After a charge of $7.0 million associated with finalizing the termination of our molecular distribution agreements. This compares to GAAP net income of $3.5 million, or $0.08 per diluted share in the first quarter of 2012 (see the reconciliation of GAAP to non-GAAP set forth on page 7)
• Received FDA clearance for the xTAG Gastrointestinal Pathogen Panel (xMAP® GPP™) on the LX200 system in January and on the MAGPIX system in April
• Signed a collaboration and license agreement with Merck (NYSE: MRK) to develop a companion diagnostic that will help screen patients into Merck's lead investigational candidate drug study for Alzheimer's disease (AD)
"Our royalty revenue grew 23% while our total cumulative shipments of multiplexing analyzers expanded to almost 10,000 units, or 11% over the year ago period, both of which indicate the strong ongoing demand for our proprietary technology," said Patrick J. Balthrop, president and chief executive officer of Luminex.

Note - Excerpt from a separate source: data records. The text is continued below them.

==> config.mk <==
export PLATFORM = sky130hd
export DESIGN_NAME = rtc_bcd_timekeeper
export DESIGN_NICKNAME = d
export VERILOG_FILES = /design/src/rtl/rtc_bcd_timekeeper.sv
export SDC_FILE = /design/constraint.sdc
export NUM_CORES = 1
export LEC_CHECK = 0
export CORE_MARGIN = 3
export CORE_UTILIZATION = 45
export CTS_CLUSTER_DIAMETER = 120
export DETAILED_ROUTE_END_ITERATION = 10
export GPL_TIMING_DRIVEN = 1
export PLACE_DENSITY = 0.7
export SKIP_CTS_REPAIR_TIMING = 1
export SLEW_MARGIN = 20
export SYNTH_ARGS = -nofsm -noshare
export SYNTH_HDL_FRONTEND = slang
export SYNTH_SLANG_ARGS = --single-unit
==> constraint.sdc <==
create_clock -name clk -period 3.3 [get_ports clk]
set_input_delay 0.495 -clock clk [delete_from_list [all_inputs] [get_ports clk]]
set_output_delay 0.495 -clock clk [all_outputs]
set_load 0.02 [all_outputs]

"Furthermore, the company's successful transition to a direct molecular diagnostic sales force, effective January 1, 2013, was an important step in our ability to directly control the growth of our assay revenues going forward. We now have direct coverage of our molecular diagnostic products in the U.S. and major markets internationally. The customer response has been very positive," added Balthrop.
"In other strategic initiatives, we continue to make good progress with our unique sample to answer system, called Project ARIES, which we will be demonstrating to key opinion leaders at the upcoming Clinical Virology Symposium in Florida.

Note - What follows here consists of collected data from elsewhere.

`src/rtl/cmd_phy_engine.sv`:
```
// SD-host CMD-line PHY: serialises a command with CRC7/end bit, then captures and
// checks an optional short/long response with NCR timeout.
module cmd_phy_engine #(
  parameter int CMD_W        = 40,
  parameter int RESP_SHORT_W = 48,
  parameter int RESP_LONG_W  = 136,
  parameter int TIMEOUT_CYC  = 64
) (
  input  logic                   sd_clock,
  input  logic                   reset,
  input  logic                   strobe_in,
  input  logic                   ack_in,
  input  logic                   idle_in,
  input  logic [CMD_W-1:0]       cmd_to_send,
  input  logic [1:0]             resp_type,
  output logic                   ack_out,
  output logic                   strobe_out,
  output logic                   serial_ready,
  output logic [RESP_LONG_W-1:0] response,
  output logic                   command_timeout,
  output logic                   crc_error,
  input  logic                   cmd_pin_in,
  output logic                   cmd_pin_out,
  output logic                   cmd_pin_oe
);

  localparam int SEND_LEN = CMD_W + 8;
  localparam int BIT_MAX  = (SEND_LEN > RESP_LONG_W) ? SEND_LEN : RESP_LONG_W;
  localparam int BCNT_W   = $clog2(BIT_MAX + 1);
  localparam int TCNT_W   = $clog2(TIMEOUT_CYC + 1);

  localparam logic [BCNT_W-1:0] B_CMD   = BCNT_W'(CMD_W);
  localparam logic [BCNT_W-1:0] B_CRC   = BCNT_W'(CMD_W + 7);
  localparam logic [BCNT_W-1:0] B_SEND  = BCNT_W'(SEND_LEN);
  localparam logic [BCNT_W-1:0] B_SHORT = BCNT_W'(RESP_SHORT_W);
  localparam logic [BCNT_W-1:0] B_LONG  = BCNT_W'(RESP_LONG_W);
  localparam logic [TCNT_W-1:0] T_MAX   = TCNT_W'(TIMEOUT_CYC);

  typedef enum logic [2:0] {IDLE, SEND, WAIT_RESP, RECEIVE, DONE} state_t;
  state_t state, state_nxt;

  logic [CMD_W-1:0]  tx_sr;
  logic [1:0]        rtype;
  logic [6:0]        crc;
  logic [BCNT_W-1:0] bcnt, bnum, frame_len, crc_first, crc_last;
  logic [TCNT_W-1:0] tcnt;
  logic              accept, send_last, start_bit, wait_expired, rx_last, crc_on;

  function automatic logic [6:0] crc7_step(input logic [6:0] c, input logic b);
    logic fb;
    fb = c[6] ^ b;
    return {c[5:0], 1'b0} ^ (fb ? 7'h09 : 7'h00);
  endfunction

  // Long frames exclude start, dir and the reserved 6 bits from the CRC.
  always_comb begin
    frame_len    = (rtype == 2'b10) ? B_LONG : B_SHORT;
    crc_first    = (rtype == 2'b10) ? BCNT_W'(9) : BCNT_W'(1);
    crc_last     = frame_len - BCNT_W'(8);
    bnum         = bcnt + BCNT_W'(1);
    crc_on       = (bnum >= crc_first) && (bnum <= crc_last);
    accept       = (state == IDLE) && strobe_in && !idle_in;
    send_last    = (state == SEND) && (bcnt == B_SEND);
    start_bit    = (state == WAIT_RESP) && !cmd_pin_in;
    wait_expired = (state == WAIT_RESP) && cmd_pin_in && (tcnt == T_MAX);
    rx_last      = (state == RECEIVE) && (bnum == frame_len);
    state_nxt    = state;
    case (state)
      IDLE:      if (accept) state_nxt = SEND;
      SEND:      if (send_last) state_nxt = (rtype == 2'b00) ? DONE : WAIT_RESP;
      WAIT_RESP: if (start_bit) state_nxt = RECEIVE;
                 else if (wait_expired) state_nxt = DONE;
      RECEIVE:   if (rx_last) state_nxt = DONE;
      DONE:      if (ack_in) state_nxt = IDLE;
      default:   state_nxt = IDLE;
    endcase
  end

  always_ff @(posedge sd_clock) begin
    if (reset) state <= IDLE;
    else       state <= state_nxt;
  end

  always_ff @(posedge sd_clock) begin
    if (reset) begin
      tx_sr           <= '0;
      rtype           <= '0;
      crc             <= '0;
      bcnt            <= '0;
      tcnt            <= '0;
      ack_out         <= 1'b0;
      strobe_out      <= 1'b0;
      serial_ready    <= 1'b0;
      response        <= '0;
      command_timeout <= 1'b0;
      crc_error       <= 1'b0;
      cmd_pin_out     <= 1'b1;
      cmd_pin_oe      <= 1'b0;
    end else begin
      ack_out      <= accept;
      serial_ready <= (state_nxt == IDLE) && !idle_in;
      case (state)
        IDLE: if (accept) begin
          // First payload bit goes out on the accept edge itself.
          tx_sr           <= cmd_to_send << 1;
          rtype           <= resp_type;
          response        <= '0;
          command_timeout <= 1'b0;
          crc_error       <= 1'b0;
          cmd_pin_oe      <= 1'b1;
          cmd_pin_out     <= cmd_to_send[CMD_W-1];
          crc             <= crc7_step(7'h00, cmd_to_send[CMD_W-1]);
          bcnt            <= BCNT_W'(1);
        end
        SEND: begin
          if (bcnt < B_CMD) begin
            cmd_pin_out <= tx_sr[CMD_W-1];
            tx_sr       <= tx_sr << 1;
            crc         <= crc7_step(crc, tx_sr[CMD_W-1]);
            bcnt        <= bnum;
          end else if (bcnt < B_CRC) begin
            cmd_pin_out <= crc[6];
            crc         <= {crc[5:0], 1'b0};
            bcnt        <= bnum;
          end else if (bcnt == B_CRC) begin
            cmd_pin_out <= 1'b1;
            bcnt        <= bnum;
          end else begin
            cmd_pin_oe  <= 1'b0;
            cmd_pin_out <= 1'b1;
            crc         <= '0;
            bcnt        <= '0;
            tcnt        <= '0;
            if (rtype == 2'b00) strobe_out <= 1'b1;
          end
        end
        WAIT_RESP: begin
          if (!cmd_pin_in) begin
            response <= {response[RESP_LONG_W-2:0], cmd_pin_in};
            if (crc_on) crc <= crc7_step(crc, cmd_pin_in);
            bcnt     <= BCNT_W'(1);
          end else if (tcnt == T_MAX) begin
            command_timeout <= 1'b1;
            strobe_out      <= 1'b1;
          end else begin
            tcnt <= tcnt + TCNT_W'(1);
          end
        end
        RECEIVE: begin
          response <= {response[RESP_LONG_W-2:0], cmd_pin_in};
          if (crc_on) crc <= crc7_step(crc, cmd_pin_in);
          bcnt <= bnum;
          // response[6:0] still holds frame[7:1]; cmd_pin_in is the end bit.
          if (rx_last) begin
            crc_error  <= !cmd_pin_in || ((rtype != 2'b11) && (crc != response[6:0]));
            strobe_out <= 1'b1;
          end
        end
        DONE: if (ack_in) strobe_out <= 1'b0;
        default: ;
      endcase
    end
  end

endmodule
```
`config.mk`:
```
export PLATFORM = sky130hd
export DESIGN_NAME = cmd_phy_engine
export DESIGN_NICKNAME = d
export VERILOG_FILES = /design/src/rtl/cmd_phy_engine.sv
export SDC_FILE = /design/constraint.sdc
export NUM_CORES = 1
export LEC_CHECK = 0
export BUFFER_PORTS_ARGS = -buffer_cell sky130_fd_sc_hd__buf_2
export CAP_MARGIN = 20
export CORE_MARGIN = 4
export CORE_UTILIZATION = 45
export CTS_CLUSTER_SIZE = 20
export DETAILED_ROUTE_END_ITERATION = 16
export PLACE_DENSITY = 0.67
export SLEW_MARGIN = 20
export SYNTH_ARGS = -nofsm -noshare
export SYNTH_HDL_FRONTEND = slang
export SYNTH_SLANG_ARGS = --single-unit
```
`constraint.sdc`:
```
create_clock -name sd_clock -period 4.86 [get_ports sd_clock]
set_input_delay 0.972 -clock sd_clock [delete_from_list [all_inputs] [get_ports sd_clock]]
set_output_delay 0.972 -clock sd_clock [all_outputs]
set_load 0.02 [all_outputs]
```
# Yosys cells after proc, flatten, opt, wreduce, memory -nomap -nowiden
# Index checks and enable logic that the tools add are counted.
# Widths: inputs -> output; s select.
# word_totals
inputBits	48
out_inout_bits	143
reg_bits	210
word_cells	142
# op_classes
add_sub_neg	3
eq_ne	24
n_mux	59
n_lt_le_gt_ge	4
n_reduce_logical	34
bitwise	4
# op_table
operator	count
$pmux 136 s3	1
$mux 136	2
$mux 40	2
$pmux 40 s2	1
$mux 7	10
$mux 8	6
$pmux 8 s4	1
$pmux 7 s4	1
$mux 3	7
$ne 2x2->1 const B	10
$mux 1	17
$eq 8x6->1 const B	2
$lt 8x6->1 const B	2
$mux 4	4
$pmux 3 s5	1
$pmux 7 s2	1
$xor 7x4->7	2
$reduce_and 3->1	4
$logic_and 1x1->1	10
$reduce_and 9->1	1
$add 8x1->8 const B	1
$eq 8x8->1	1
$ge 8x4->1	1
$le 8x8->1	1
other kinds (24)	39

# Logic depth before layout (Yosys ltp)
# Gate-level depths: netlist of run 1.
# depth
depth_word	8
depth_mapped	12
depth_no_buf	10

# Worst setup path before layout of run 1
# Ideal clock, no wire load.
# synth_path
path_kind	input -> register
startpoint	in cmd_pin_in
endpoint	reg response[65]
path_stages	8
setup_slack_ns	2.451
n_path_buf	3
required_time_ns	4.790
arrival_ns	2.338
setup_ns	0.070
cell_sequence	buf_2 > nand2b_1 > a31oi_2 > o21ai_1 > buf_2 > clkbuf_1 > nand2_1 > a21oi_1
# synth_via
elab_chain_len	2
# synth_rtl
item	line	source
start: declaration	22	input logic cmd_pin_in,
$ne 2x2->1 (no source line)	-	
$reduce_and 3->1 (no source line)	-	
end signal: assignment	139	response <= {response[RESP_LONG_W-2:0], cmd_pin_in};
end signal: assignment	150	response <= {response[RESP_LONG_W-2:0], cmd_pin_in};
end: declaration	19	output logic [RESP_LONG_W-1:0] response,
# Every way passes these cells.
# A chain may end at the register's enable or synchronous reset.

# Worst setup path in the final report of run 1
# layout_path
startpoint	reg state[0]
endpoint	reg response[86]
# layout_via
elab_chain_len	5
elab_cells_between_ends	10
classes_between	4 x eq/ne; 1 x mux; 5 x reduce/logical
# layout_rtl
item	line	source
start: declaration	40	state_t state, state_nxt;
start signal: assignment	81	else state <= state_nxt;
$logic_not 3->1	62, 102	
$logic_and 1x1->1 (2 in a row)	62	accept = (state == IDLE) && strobe_in && !idle_in;
$ne 2x2->1 (no source line)	-	
$reduce_and 3->1 (no source line)	-	
# Parallel ways exist; a longest one is shown, timed or not.

==> results of run 1 <==
==> registers in the layout (all words and copies together), names as in the netlist <==
signal and flops:
cmd_pin_oe 1, bcnt 8, crc 7, rtype 2
serial_ready 1, command_timeout 1, ack_out 1, state 3
tx_sr 39, cmd_pin_out 1, strobe_out 1, tcnt 7
crc_error 1, response 136
==> per-layer routing <==
layer	part of all wire (%)	vias up	GRT usage [%]
met5	0	-	0
met4	1.6	0	4.249
met3	7.6	31	3.863
met2	44	277	30.37
met1	46	3769	28.28
li1	-	4093	-
==> final cells by class <==
cell class                      instances  area [µm²]  share of cell area (%)
Clock buffer                           34       656.9                   6.269
Multi-Input combinational cell        791        4156                   39.67
Tap cell                              260       325.3                   3.104
Inverter                               10       37.54                  0.3582
Sequential cell                       209        4184                   39.93
Clock inverter                          7       63.81                  0.6090
Timing Repair Buffer                  198        1055                   10.07
==> worst min path at each step <==
stage / end / slack (ns) / depth (start not counted) / startpoint
6_report: response[135]$_SDFFE_PP0P_ / 0.46 / 2 / response[135]$_SDFFE_PP0P_
4_1_cts: response[135]$_SDFFE_PP0P_ / 0.47 / 2 / response[135]$_SDFFE_PP0P_
2_1_floorplan: tx_sr[2]$_SDFFE_PP0P_ / 0.45 / 2 / tx_sr[1]$_SDFFE_PP0P_
5_1_grt: response[75]$_SDFFE_PP0P_ / 0.48 / 2 / response[75]$_SDFFE_PP0P_
3_5_place_dp: response[98]$_SDFFE_PP0P_ / 0.46 / 2 / response[98]$_SDFFE_PP0P_
3_3_place_gp: response[82]$_SDFFE_PP0P_ / 0.45 / 2 / response[82]$_SDFFE_PP0P_
==> Yosys cell counts (4+ instances only) <==
| cell type | count | area (µm²) |
|---|---|---|
| o21ai_0 | 8 | 40.04 |
| a311oi_1 | 41 | 359.1 |
| nand2b_1 | 12 | 75.07 |
| ha_1 | 10 | 125.1 |
| nand4_1 | 5 | 31.28 |
| a22oi_1 | 6 | 45.04 |
| nor4_1 | 5 | 31.28 |
| a21oi_1 | 150 | 750.7 |
| buf_2 | 31 | 155.2 |
| o21ai_1 | 7 | 35.03 |
| xor2_1 | 13 | 113.9 |
| clkbuf_1 | 61 | 229.0 |
| nand2_1 | 236 | 885.9 |
| a31oi_1 | 4 | 25.02 |
| xnor2_1 | 8 | 70.07 |
| nand3_1 | 153 | 765.7 |
| nor2_1 | 77 | 289.0 |
| and4_1 | 4 | 35.03 |
| buf_6 | 6 | 67.56 |
| inv_1 | 10 | 37.54 |
| dfxtp_1 | 209 | 4184 |
==> cells in the final DEF, fill, tap and decap left out, types with 10 or more instances in the layout <==
master	synthesis	final
inv_1	10	10
a21oi_1	150	150
clkbuf_16	0	23
nand2b_1	12	12
xor2_1	13	13
nand3_1	153	153
ha_1	10	10
dfxtp_1	209	209
nand2_1	236	236
buf_2	31	189
nor2_1	77	77
a311oi_1	41	41
==> cell families (layout without fill, tap and decap cells) <==
kind of cell | count (synthesis) | after routing | synth area share [%]
XOR/XNOR | 21 | 21 | 2.091
adder cells (fa/ha/maj) | 10 | 10 | 1.422
multiplexers | 1 | 1 | 0.1138
AO/OA/AOI/OAI | 246 | 246 | 17.27
AND/OR/NAND/NOR | 513 | 513 | 25.87
buffers and inverters | 110 | 249 | 5.661
flip-flops | 209 | 209 | 47.57
==> where the power goes <==
| part | switching, µW | internal (µW) |
|---|---|---|
| Sequential | 27.8 | 1760 |
| Combinational | 215 | 89.9 |
| Clock | 684 | 988 |
==> metrics by stage <==
| step | power (µW) | utilization (%) | std cells | setup WS, ns | instance area (µm²) |
|---|---|---|---|---|---|
| finish | 3762 | 55.28 | 1509 | 1.738 | 10480 |
| global route | 3913 | 55.28 | 1509 | 1.448 | 10480 |
| CTS | 3803 | 55.25 | 1509 | 1.803 | 10470 |
| detailed placement | 2127 | 51.45 | 1468 | 1.687 | 9752 |
| global placement | 2125 | 51.45 | 1468 | 1.687 | 9752 |
| floorplan | 2057 | - | 1110 | 2.451 | 8796 |
==> worst max-delay path: cells and delay by family, from the launching register on <==
family	cells	cell delay (ns)
AOI/OAI and AO/OA	2	0.93
and+or+nand+nor	1	0.13
DFF	1	0.68
buffers and inverters	2	1.20
==> flow_results.org, run 1 <==
** Run status
- Run status :: finished clean

** Placement
- At the end of routability-driven placement, the weighted congestion stood at slightly below 0.9.
- Post-detail-place hpwl :: ~14 mm
- Count of port buffers added during placement :: 190

** Cells and area
- Cells with a size suffix above 1 make up about a fifth of the layout.
- The repair_antennas step left the layout with diodes totalling 0.
- Area grow syn2layout :: 19.13%
- The layout has between 1500 and 2000 filler cells.
- Number of nets at the end of the flow :: approximately 1300

** Worst setup path
- Crit path kind :: flip-flop to flip-flop
- The worst register-to-register path begins at state[0]$_SDFF_PP0_.
- Worst reg2reg path depth :: 5
- Traced cell by cell, the critical path runs through inv_1, o21ai_4, buf_4, nand2_1, a21oi_1.
- The worst register-to-register path ends at response[86]$_SDFFE_PP0P_.
- At the worst endpoint, the required time is between 5 and 6 ns.
- Worst setup SP type :: flip-flop
- Critical-path top delay cell :: buf_4
- Launching instance or port of the critical path :: state[0]$_SDFF_PP0_
- Largest fanout on the critical path :: 102
- Across all register-to-register paths, the minimum setup slack is about 1.7 ns.
- Nature of the critical path endpoint :: flip-flop
- The largest single stage delay on the critical path is 0.90 ns.
- Worst endpoint data arrival time :: roughly 3.5 ns
- Capturing instance or port of the critical path :: response[86]$_SDFFE_PP0P_

** Floorplan
- approximately 190 I/O pins were placed.
- Die width :: around 150 µm
- Die height :: around 150 µm
- Total die area :: 21850 µm²
- Core footprint :: between 15000 and 20000 µm²
- Cell Rows :: 50
- Initial standard-cell utilization of the core :: 46.40%

** Synth
- After synthesis, the mean cell area works out to roughly 7.9 µm².
- Seq/Total Area, Yosys :: between 40% and 50%
- Number of enable-type register cells in the synthesized netlist :: 0
- Leading register cell type out of synthesis :: dfxtp_1
- Number of nets produced by synthesis :: around 1200
- Fraction of registers with async set/reset :: 0%
- In this run the cell area of the synthesized design comes to just under 9000 µm².
- Yosys printed 0 warnings.
- Number of different library cells in the post-synthesis netlist :: between 50 and 60
- Flops & latches, synth :: 209
- The cell count after synthesis came out at approximately 1100.

** STA
- Worst slew margin relative to its limit :: a little under a third
- The final number of hold-violating endpoints came to 0.
- Final-report max-slew violation count :: 0
- Final-report setup violation count :: 0
- Setup total negative slack on the finished layout was measured at 0 ns.
- Of the available clock period, the critical path in the final layout requires between 60% and 70%.
- For the final database, setup skew stands at about 0.0076 ns.
- Crit path time final :: 3.122 ns
- Setup repair after global routing missed its margin :: false
- Hold is met by 0.4580 ns.
- Achievable clock frequency :: 320.3 MHz
- Slew at the pin closest to its max-slew limit :: between 1 and 1.5 ns

** Clock network
- After clock tree synthesis, the setup repair step added 0 buffers.
- The clock drives 209 sinks.
- Deepest level of the CTS H-tree :: 1
- Clock tree from TritonCTS :: done
- Clock insertion delay at the later pin of the skew report :: 0.50 ns
- Clock slew seen by the registers of the worst setup and hold paths :: ~0.060 ns
- The longest clock path from root to sink contains 3 buffers.
- In this run, post-CTS hold repair placed 0 buffers.
- Clock buffer count from CTS :: 23
- After clock tree synthesis, the repair step resized 0 gates.
- The root buffer cell chosen for the clock tree is clkbuf_16.

** Global routing
- Antenna violations before repair :: 0
- Summed over all layers, the global routing overflow is 0.
- The via count of the first global-routing pass was around 7400.
- Global routing consumed, over all layers together, 19.53% of the routing resources.
- Entering global routing, the biggest net connects ~140 pins.
- The first global-routing pass estimated approximately 37 mm of wire.

** Drt
- DR pass1 iterations :: 8
- Using the TritonRoute via totals, the vias-per-cell ratio works out to roughly 5.4.
- For this run, design rule violations remaining after detail routing come to 0.
- Summed over all layers, the routed wires come to 22.60 mm.
- Number of DRC markers after the initial detailed-route iteration :: 533
- For this block, the via count after detailed routing is about 8200.
- Dividing the detail-routed wire length by the instance count gives roughly 15 µm.
- The count of nets left with antenna violations once routing finished came out at 0.

** Power
- Leakage dissipation :: 0.004134 µW
- Across the VDD grid, the largest voltage drop is between 0.2 and 0.25 mV.
- Power density over the cells :: ~360 nW/µm²

** Min path
- The worst hold path belongs to the class flip-flop to flip-flop.

** Job
- The tool flagged a number of max-cap violations equal to 0.
No activity file was read; power rests on OpenSTA's default activity.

"We continue to be pleased with the expansion of our product offerings in infectious disease and genetic testing, particularly with the recent FDA clearance of GPP running on MAGPIX, our lower cost multiplexing analyzer. With new assays like GPP and the exciting portfolio from Luminex Madison, we are positioned for continued growth," Balthrop concluded.
"We are pleased with the overall financial performance in the first quarter of 2013, as Luminex transitions to a direct molecular diagnostic sales force and invests in exciting strategic programs, like Project ARIES," said Harriss T. Currie, senior vice president and chief financial officer.
Currie continued, "As reviewed previously, operating expenses for the current quarter included a $7.0 million charge attributable to finalizing the termination of our molecular diagnostic distribution arrangements. If you exclude this charge, operating margin for the first quarter would be 10%. Investment in our new Project Aries system was robust during the quarter and added just over $3 million to R&D expenses for our ARP segment during the period."